They are good for making everyday consumer purchases — better than traditional cryptocurrencies like Bitcoin (BTC) or Ether (ETH) with their well-documented volatility.
However, some lawmakers fear that stablecoins are also increasingly being used by bad actors like drug dealers and terrorist groups for their day-to-day payments.
If all stablecoins aren’t brought under a regulatory umbrella, the argument goes, they could even eventually undermine U.S. dollar dominance.
“[A]ll of those types of illicit actions that are bad for the U.S. dollar are bad for the U.S. economy, bad for the sector, bad for banking and payments, and bad for people,” Circle’s Dante Disparte told CNBC in January apropos of stablecoin legislation.
Timothy Massad, former chairman of the Commodity Futures Trading Commission and now a research fellow at Harvard University, posed the problem in a recently published paper:
“It is the global dominance of the dollar, coupled with the role of U.S. banks in facilitating dollar payments, that gives the U.S. its tremendous financial leverage. Could stablecoins undermine that leverage?”
Massad and others are concerned that stablecoins and other cryptocurrencies — if not subject to the Bank Secrecy Act-like monitoring and responsibilities — will enable “rogue actors” to work around U.S. economic sanctions, eventually subverting U.S. economic and political policy goals.
Interestingly, Massad’s paper appeared on the same day (April 17) that U.S. Senators Cynthia Lummis and Kirsten Gillibrand introduced the Lummis-Gillibrand Payment Stablecoin Act, bipartisan legislation that seeks to create a regulatory framework for payment stablecoins.
Among its benefits, according to a Lummis press release, the proposed legislation will “promote U.S. dollar dominance while preserving the dual banking system.”
Meanwhile, in the U.S. House of Representatives, the final version of the McHenry-Waters stablecoin bill, which has been in the works for some time, could soon be ready, co-author Maxine Waters told Bloomberg on April 25.
Stablecoin legislation will “cement” U.S. dollar
Are the stars now aligning for meaningful stablecoin legislation in the United States? And if such legislation is enacted — which can’t be assumed given that it’s a presidential election year — will it make any difference with regard to larger questions like the dominance of the U.S. dollar or the future of American financial innovation?

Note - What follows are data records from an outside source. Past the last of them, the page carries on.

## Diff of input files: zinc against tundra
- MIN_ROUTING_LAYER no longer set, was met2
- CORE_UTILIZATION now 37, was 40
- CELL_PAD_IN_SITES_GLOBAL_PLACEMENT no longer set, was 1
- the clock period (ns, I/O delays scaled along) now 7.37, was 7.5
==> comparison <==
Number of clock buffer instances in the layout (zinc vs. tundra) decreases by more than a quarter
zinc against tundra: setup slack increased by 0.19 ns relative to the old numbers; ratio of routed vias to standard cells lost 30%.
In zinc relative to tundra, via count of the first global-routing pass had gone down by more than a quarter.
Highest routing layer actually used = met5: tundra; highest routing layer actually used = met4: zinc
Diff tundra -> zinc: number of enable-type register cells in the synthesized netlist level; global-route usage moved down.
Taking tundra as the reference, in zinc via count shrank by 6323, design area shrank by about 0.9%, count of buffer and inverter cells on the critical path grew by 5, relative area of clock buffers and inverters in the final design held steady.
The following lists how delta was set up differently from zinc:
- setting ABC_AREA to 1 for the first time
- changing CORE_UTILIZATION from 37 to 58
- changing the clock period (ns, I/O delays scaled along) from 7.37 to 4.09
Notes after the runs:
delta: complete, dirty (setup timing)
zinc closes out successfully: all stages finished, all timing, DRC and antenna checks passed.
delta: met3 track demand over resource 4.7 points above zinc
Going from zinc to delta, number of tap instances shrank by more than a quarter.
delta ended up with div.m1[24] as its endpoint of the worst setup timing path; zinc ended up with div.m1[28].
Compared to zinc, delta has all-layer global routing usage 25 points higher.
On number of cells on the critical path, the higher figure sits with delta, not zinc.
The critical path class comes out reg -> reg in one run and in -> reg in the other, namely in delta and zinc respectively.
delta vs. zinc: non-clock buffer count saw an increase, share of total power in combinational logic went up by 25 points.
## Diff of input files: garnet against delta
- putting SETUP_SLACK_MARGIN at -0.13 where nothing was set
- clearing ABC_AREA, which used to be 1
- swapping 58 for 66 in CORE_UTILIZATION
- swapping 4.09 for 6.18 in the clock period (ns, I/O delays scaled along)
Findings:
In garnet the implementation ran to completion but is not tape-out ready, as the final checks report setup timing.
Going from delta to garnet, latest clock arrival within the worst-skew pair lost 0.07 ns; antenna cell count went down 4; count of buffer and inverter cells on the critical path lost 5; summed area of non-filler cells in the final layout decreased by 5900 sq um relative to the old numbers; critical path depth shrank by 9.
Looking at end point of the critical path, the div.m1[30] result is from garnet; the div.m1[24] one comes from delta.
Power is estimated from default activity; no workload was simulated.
Setup of v23:
// cpu
module cpu (clk, rst, imem_addr, imem_data, test, test1);
	input clk, rst;
	output [6:0]imem_addr;
	input  [31:0]imem_data;
	output  [31:0]test;
	output [31:0]test1;
wire	 [31:0] inst;
wire   [31:0]ctrl, ctrl0, ctrl1, ctrl2;
wire   [20:0]controle;
wire	 [31:0]resultado;
wire   [31:0]data_out2;
wire   [31:0]pc;
wire	 [4:0]addr1, addr2, addr_in;
wire	 [31:0]out1, out2, out3;
wire	 [31:0]in;
wire	 rw;
wire	 [15:0]offset;
wire	 [31:0]offset32;
wire   sel1;
wire	 [31:0] imm;
wire   [31:0] data_out1;
wire	 [31:0]address_0;
wire	 [31:0] data_in;
wire	 [31:0]outrg1, outrg2;
wire	 [31:0] M, B, D, D1;
	assign imem_addr = pc[6:0];
	assign data_out2 = imem_data;
	PC PC(
		.rst(rst),
		.clk(clk),
		.pc(pc)
	);
ffD FF1(
		.rst(rst),
		.clk(clk),
		.Din(data_out2),
		.Dout(inst)
);
	registerFile RegisterFile(
		.addr1(inst[25:21]),
		.addr2(inst[20:16]),
		.out1(outrg1),
		.out2(outrg2),
		.addr_in(ctrl2[4:0]), 
		.in(out2),
		.rst(rst),
		.clk(clk)
	);
	control Controlador(
		.instruction(inst),
		.ctrl(controle)
	);
	extend Extend(
		.offset(inst[15:0]),
		.offset32(offset32)
	);
	ffD FF2(
		.rst(rst),
		.clk(clk),
		.Din(offset32),
		.Dout(imm)
		);
	ffD CONTROLE_0(
		.rst(rst),
		.clk(clk),
		.Din({11'b00000000000, controle[20:0]}),
		.Dout(ctrl0)
		);
	mux1 Mux1(
		.Sel(ctrl0[18]),
		.A(outrg2),
		.B(imm),
		.Out(out1)
	);
	alu Unidade_logica(
		.ctl(ctrl0[20:19]),
		.a(outrg1),
		.b(out1), 
		.resultado(resultado)
	);
	mux1 Mux3(
		.Sel(ctrl0[16]),
		.A(D),
		.B(resultado),
		.Out(out3)
	);
	ffD FF3(
		.rst(rst),
		.clk(clk),
		.Din(resultado),
		.Dout(D)
		);
	ffD CONTROLE_1(
		.rst(rst),
		.clk(clk),
		.Din(ctrl0),
		.Dout(ctrl1)
		);
	data_memory DataMemory(
		.address_0(out3[12:0]),
		.cs_0(ctrl1[15]),
		.we_0(ctrl0[16]),
		.data_in(outrg2),
		.data_out(M),
		.clk(clk),
		.rst(rst)
	);
	ffD FF5(
		.rst(rst),
		.clk(clk),
		.Din(D),
		.Dout(D1)
		);
	ffD CONTROLE_2(
		.rst(rst),
		.clk(clk),
		.Din(ctrl1),
		.Dout(ctrl2)
		);
	mux1 Mux2(
		.Sel(ctrl2[17]),
		.A(D1),
		.B(M),
		.Out(out2)
	);
  ...
clock: 8.45 ns
lec_check: 0
cap_margin: 20
cell_pad_in_sites_global_placement: 3
core_aspect_ratio: 1.0
core_margin: 4
core_utilization: 52
cts_cluster_diameter: 46
gpl_timing_driven: 1
min_routing_layer: met1
place_density: 0.78
slew_margin: 20
run.sh (not shown) runs the stock make flow with config.mk's settings and CLKGATE_MAP_FILE=.
In the summary table, v23 is marked failed, with error GPL-0301 raised in global placement without I/O.
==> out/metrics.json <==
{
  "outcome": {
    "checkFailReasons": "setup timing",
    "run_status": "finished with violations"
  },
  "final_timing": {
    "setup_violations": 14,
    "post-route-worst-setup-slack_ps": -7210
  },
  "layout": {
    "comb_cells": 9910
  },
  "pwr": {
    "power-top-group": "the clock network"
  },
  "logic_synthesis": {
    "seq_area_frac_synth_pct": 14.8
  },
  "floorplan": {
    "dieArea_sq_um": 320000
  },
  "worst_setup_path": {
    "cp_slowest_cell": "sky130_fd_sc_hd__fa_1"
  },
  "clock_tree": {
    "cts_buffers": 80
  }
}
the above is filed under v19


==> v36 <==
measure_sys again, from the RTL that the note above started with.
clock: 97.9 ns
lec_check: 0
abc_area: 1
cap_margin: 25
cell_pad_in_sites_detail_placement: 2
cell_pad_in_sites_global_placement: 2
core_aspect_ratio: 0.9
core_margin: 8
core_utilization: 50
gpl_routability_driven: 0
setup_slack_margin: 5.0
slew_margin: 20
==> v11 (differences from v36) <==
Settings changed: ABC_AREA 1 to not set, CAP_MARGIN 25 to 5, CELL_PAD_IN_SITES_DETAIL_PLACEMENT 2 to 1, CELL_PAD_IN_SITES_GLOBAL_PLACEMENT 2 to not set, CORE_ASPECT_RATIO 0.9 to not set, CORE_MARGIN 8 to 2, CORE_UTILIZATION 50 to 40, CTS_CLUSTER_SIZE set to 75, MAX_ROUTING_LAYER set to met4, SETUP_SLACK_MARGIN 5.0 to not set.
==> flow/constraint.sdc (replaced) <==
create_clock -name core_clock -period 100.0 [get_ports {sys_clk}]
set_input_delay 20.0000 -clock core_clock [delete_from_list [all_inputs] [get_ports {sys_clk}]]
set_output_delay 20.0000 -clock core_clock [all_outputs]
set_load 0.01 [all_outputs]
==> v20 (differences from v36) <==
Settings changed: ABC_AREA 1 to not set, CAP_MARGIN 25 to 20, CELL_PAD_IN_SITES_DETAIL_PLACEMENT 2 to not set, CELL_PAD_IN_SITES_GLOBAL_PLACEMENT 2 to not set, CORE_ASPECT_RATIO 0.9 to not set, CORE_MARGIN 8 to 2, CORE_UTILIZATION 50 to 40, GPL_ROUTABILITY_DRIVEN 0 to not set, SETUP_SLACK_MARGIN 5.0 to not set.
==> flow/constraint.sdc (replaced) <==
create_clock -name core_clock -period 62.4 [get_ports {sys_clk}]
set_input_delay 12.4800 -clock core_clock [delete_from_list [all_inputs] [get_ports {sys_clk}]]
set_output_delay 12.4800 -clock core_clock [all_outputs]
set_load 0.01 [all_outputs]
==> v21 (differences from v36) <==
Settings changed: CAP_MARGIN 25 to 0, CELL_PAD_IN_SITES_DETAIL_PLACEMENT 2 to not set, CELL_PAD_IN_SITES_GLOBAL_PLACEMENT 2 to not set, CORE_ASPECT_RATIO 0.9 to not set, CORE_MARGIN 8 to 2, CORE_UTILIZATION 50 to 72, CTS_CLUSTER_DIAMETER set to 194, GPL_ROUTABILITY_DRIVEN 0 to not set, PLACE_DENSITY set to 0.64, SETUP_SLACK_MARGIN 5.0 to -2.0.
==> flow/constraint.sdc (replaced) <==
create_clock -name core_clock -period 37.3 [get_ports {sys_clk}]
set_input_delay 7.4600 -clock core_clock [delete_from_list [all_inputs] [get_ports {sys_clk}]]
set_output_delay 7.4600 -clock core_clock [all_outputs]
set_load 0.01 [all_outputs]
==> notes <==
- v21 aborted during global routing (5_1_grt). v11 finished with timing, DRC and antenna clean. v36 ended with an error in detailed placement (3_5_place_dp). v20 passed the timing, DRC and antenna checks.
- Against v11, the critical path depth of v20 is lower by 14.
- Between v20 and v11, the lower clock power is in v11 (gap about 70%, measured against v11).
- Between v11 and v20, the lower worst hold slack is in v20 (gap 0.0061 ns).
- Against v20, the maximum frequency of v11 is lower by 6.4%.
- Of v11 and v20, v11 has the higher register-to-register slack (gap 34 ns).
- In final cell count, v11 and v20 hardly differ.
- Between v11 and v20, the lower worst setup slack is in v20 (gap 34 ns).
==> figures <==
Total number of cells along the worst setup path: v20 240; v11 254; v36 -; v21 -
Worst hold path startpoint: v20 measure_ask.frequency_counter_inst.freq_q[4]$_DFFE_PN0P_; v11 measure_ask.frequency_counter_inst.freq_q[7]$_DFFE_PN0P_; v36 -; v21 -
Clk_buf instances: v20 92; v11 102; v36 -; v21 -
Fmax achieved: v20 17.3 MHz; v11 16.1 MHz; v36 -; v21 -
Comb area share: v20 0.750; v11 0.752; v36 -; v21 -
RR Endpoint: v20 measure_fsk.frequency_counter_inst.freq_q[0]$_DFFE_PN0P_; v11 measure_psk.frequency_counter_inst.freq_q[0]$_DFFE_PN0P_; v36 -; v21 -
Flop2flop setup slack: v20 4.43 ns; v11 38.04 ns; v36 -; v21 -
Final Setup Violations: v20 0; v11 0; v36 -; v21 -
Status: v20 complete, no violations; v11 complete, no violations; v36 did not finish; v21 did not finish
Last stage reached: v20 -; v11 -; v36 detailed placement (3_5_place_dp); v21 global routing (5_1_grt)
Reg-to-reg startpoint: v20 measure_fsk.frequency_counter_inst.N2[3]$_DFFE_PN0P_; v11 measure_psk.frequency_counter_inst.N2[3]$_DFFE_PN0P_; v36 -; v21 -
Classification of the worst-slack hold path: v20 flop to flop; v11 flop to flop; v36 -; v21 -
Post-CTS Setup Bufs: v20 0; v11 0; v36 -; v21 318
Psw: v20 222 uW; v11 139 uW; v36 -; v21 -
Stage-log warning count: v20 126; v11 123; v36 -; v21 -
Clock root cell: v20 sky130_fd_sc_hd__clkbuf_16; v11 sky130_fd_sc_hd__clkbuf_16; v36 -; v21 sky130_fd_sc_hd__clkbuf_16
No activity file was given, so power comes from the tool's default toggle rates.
## snack
module snack(
    input ps2_data,
    input ps2_clk,
    input clk,
    input [1:0] speed_mode,
    input rst_n,
    input key,
    output hsync,
    output vsync,
    output beep,
    output [3:0] vga_r,
    output [3:0] vga_g,
    output [3:0] vga_b
    );
Size in the first run: ~7700 cells after synthesis, roughly 580 flip-flops, roughly 22 I/O pins.
Settings: LEC_CHECK=0, ABC_AREA=1, CAP_MARGIN=30, CELL_PAD_IN_SITES_DETAIL_PLACEMENT=0, CELL_PAD_IN_SITES_GLOBAL_PLACEMENT=0, CORE_MARGIN=2, CORE_UTILIZATION=72, CTS_CLUSTER_SIZE=17, MIN_ROUTING_LAYER=met1, PLACE_DENSITY_LB_ADDON=0.02, SLEW_MARGIN=20; clock period 5.7 ns.
run.sh (not shown) runs the stock make flow with config.mk's settings and CLKGATE_MAP_FILE=.
Then changed:
CAP_MARGIN = 20   (was 30)
CELL_PAD_IN_SITES_DETAIL_PLACEMENT = default   (was 0)
CELL_PAD_IN_SITES_GLOBAL_PLACEMENT = default   (was 0)
CTS_CLUSTER_DIAMETER = 317   (was default)
HOLD_SLACK_MARGIN = 0.29   (was default)
MIN_ROUTING_LAYER = default   (was met1)
PLACE_DENSITY = 0.69   (was default)
PLACE_DENSITY_LB_ADDON = default   (was 0.02)
SETUP_SLACK_MARGIN = -0.38   (was default)
Result:
- synthesized cell count is unchanged
- count of clock-buffer cells in the layout decreases by 37
- non-clock buffer count fell by 5
- worst hold slack got worse by 0.021 ns
- die area does not change
- area after synthesis stays the same
Then changed:
ABC_AREA = default   (was 1)
CTS_CLUSTER_DIAMETER = default   (was 317)
CTS_CLUSTER_SIZE = default   (was 17)
HOLD_SLACK_MARGIN = default   (was 0.29)
PLACE_DENSITY = default   (was 0.69)
SETUP_SLACK_MARGIN = 1.49   (was -0.38)
Effect:
- routed wire length falls slightly
- hold slack is better by 0.024 ns
- combinational power falls by roughly a tenth
- cell count falls by roughly a tenth
- clock power rises by well over a third
Then changed:
CAP_MARGIN = 5   (was 20)
CTS_CLUSTER_SIZE = 56   (was default)
HOLD_SLACK_MARGIN = 0.23   (was default)
PLACE_DENSITY_LB_ADDON = 0.0   (was default)
SETUP_SLACK_MARGIN = 1.7   (was 1.49)
Maximum frequency came out higher by 5.9%. Clock skew came out lower by 0.019 ns. Worst setup slack improves by 0.24 ns. Critical path depth came out higher by 1. Clock power came out lower by about 3%. Power came out lower by 0.86%. Register-to-register slack improves by 0.24 ns.

* * *

snack again, from the RTL that the note above started with.
## snack
module snack(
    input ps2_data,
    input ps2_clk,
    input clk,
    input [1:0] speed_mode,
    input rst_n,
    input key,
    output hsync,
    output vsync,
    output beep,
    output [3:0] vga_r,
    output [3:0] vga_g,
    output [3:0] vga_b
    );
==> flow/config.mk <==
export PLATFORM = sky130hd
export DESIGN_NAME = snack
export DESIGN_NICKNAME = snack
export VERILOG_FILES = /design/flow/design.v
export SDC_FILE = /design/flow/constraint.sdc
export NUM_CORES = 4
export LEC_CHECK = 0
export ABC_AREA = 1
export CAP_MARGIN = 10
export CELL_PAD_IN_SITES_GLOBAL_PLACEMENT = 2
export CORE_ASPECT_RATIO = 0.76
export CORE_MARGIN = 2
export CORE_UTILIZATION = 29
export GPL_TIMING_DRIVEN = 1
export PLACE_DENSITY_LB_ADDON = 0.1
export SLEW_MARGIN = 20
export TNS_END_PERCENT = 70
==> flow/constraint.sdc <==
create_clock -name core_clock -period 18.4 [get_ports {clk}]
set_input_delay 3.6800 -clock core_clock [delete_from_list [all_inputs] [get_ports {clk}]]
set_output_delay 3.6800 -clock core_clock [all_outputs]
set_load 0.01 [all_outputs]
Rerun with:
Settings changed: ABC_AREA 1 to default, CAP_MARGIN 10 to 20, CELL_PAD_IN_SITES_GLOBAL_PLACEMENT 2 to default, CORE_ASPECT_RATIO 0.76 to default, CORE_UTILIZATION 29 to 40, GPL_TIMING_DRIVEN 1 to 0, PLACE_DENSITY_LB_ADDON 0.1 to default, SETUP_SLACK_MARGIN from default to 2.43, TNS_END_PERCENT 70 to default.
Clock period 18.4 ns to 40.0 ns, I/O delays scaled along.
=>
- The changed run completed with no timing, DRC or antenna violations
- design area fell by a few percent
- clock power goes down by well over a third
- area after synthesis shrinks by a few percent
- power goes down by well over a third
- worst setup slack improves by 17000 ps
Rerun with:
Settings changed: ABC_AREA from default to 1, CORE_UTILIZATION 40 to 65, CTS_CLUSTER_SIZE from default to 80, GPL_ROUTABILITY_DRIVEN from default to 0, GPL_TIMING_DRIVEN 0 to default, MAX_ROUTING_LAYER from default to met4, MIN_ROUTING_LAYER from default to met1, SETUP_SLACK_MARGIN 2.43 to 5.0, TNS_END_PERCENT from default to 95.
After rerunning:
- The changed run went through all stages and came out clean
- clock skew decreases by 21 ps
- synthesized area rose by 3.6%
- worst setup slack improved by 84 ps
- critical path depth grows by 2
- design area is lower by about 1.7%
- wire length falls by about 15%
- die area shrinks by 36%
Rerun with:
Settings changed: CORE_UTILIZATION 65 to 68, CTS_CLUSTER_DIAMETER from default to 294, CTS_CLUSTER_SIZE 80 to default, GPL_ROUTABILITY_DRIVEN 0 to default, MAX_ROUTING_LAYER met4 to default, MIN_ROUTING_LAYER met1 to default, SETUP_SLACK_MARGIN 5.0 to default, TNS_END_PERCENT 95 to default.
Clock period 40.0 ns to 20.2 ns, I/O delays scaled along.
Effect:
- count of clock-buffer cells in the layout came out higher by 5
- combinational power is higher by 97%
- cell area went up by 0.34%
- register-to-register slack loses 20000 ps
- routed wire length came out higher by 0.32%

* * *

snack again, from the RTL that the note above started with.
==> flow/design.v (excerpt) <==
module snack(
    input ps2_data,
    input ps2_clk,
    input clk,
    input [1:0] speed_mode,
    input rst_n,
    input key,
    output hsync,
    output vsync,
    output beep,
    output [3:0] vga_r,
    output [3:0] vga_g,
    output [3:0] vga_b
    );
clock: 12.4 ns
lec_check: 0
cap_margin: 20
core_aspect_ratio: 0.75
core_margin: 2
core_utilization: 57
cts_cluster_size: 30
gpl_timing_driven: 1
place_density_lb_addon: 0.09
setup_slack_margin: 3.62
slew_margin: 20
tns_end_percent: 90
Change:
- CORE_ASPECT_RATIO: 0.75 -> unset
- CORE_UTILIZATION: 57 -> 40
- CTS_CLUSTER_SIZE: 30 -> unset
- GPL_TIMING_DRIVEN: 1 -> unset
- PLACE_DENSITY_LB_ADDON: 0.09 -> unset
- SETUP_SLACK_MARGIN: 3.62 -> unset
- TNS_END_PERCENT: 90 -> unset
- clock period: 12.4 -> 10.3 ns (I/O delays scaled with it)
Effect: Die size went up by well over a third; combinational power went up by about a fifth; synthesized cell count is unchanged; worst setup slack loses 2000 ps.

Massad told Cointelegraph that the Lummis-Gillibrand bill represented a “great step forward” toward providing a regulatory framework for stablecoins. It subjects issuers to the Bank Secrecy Act, for one thing, which requires financial institutions to report suspicious activity.
Source: Senator Kirsten Gillibrand
“That’s good, but it’s not enough,” Massad said, citing “the need to put additional focus on the payment rails, not just issuers.”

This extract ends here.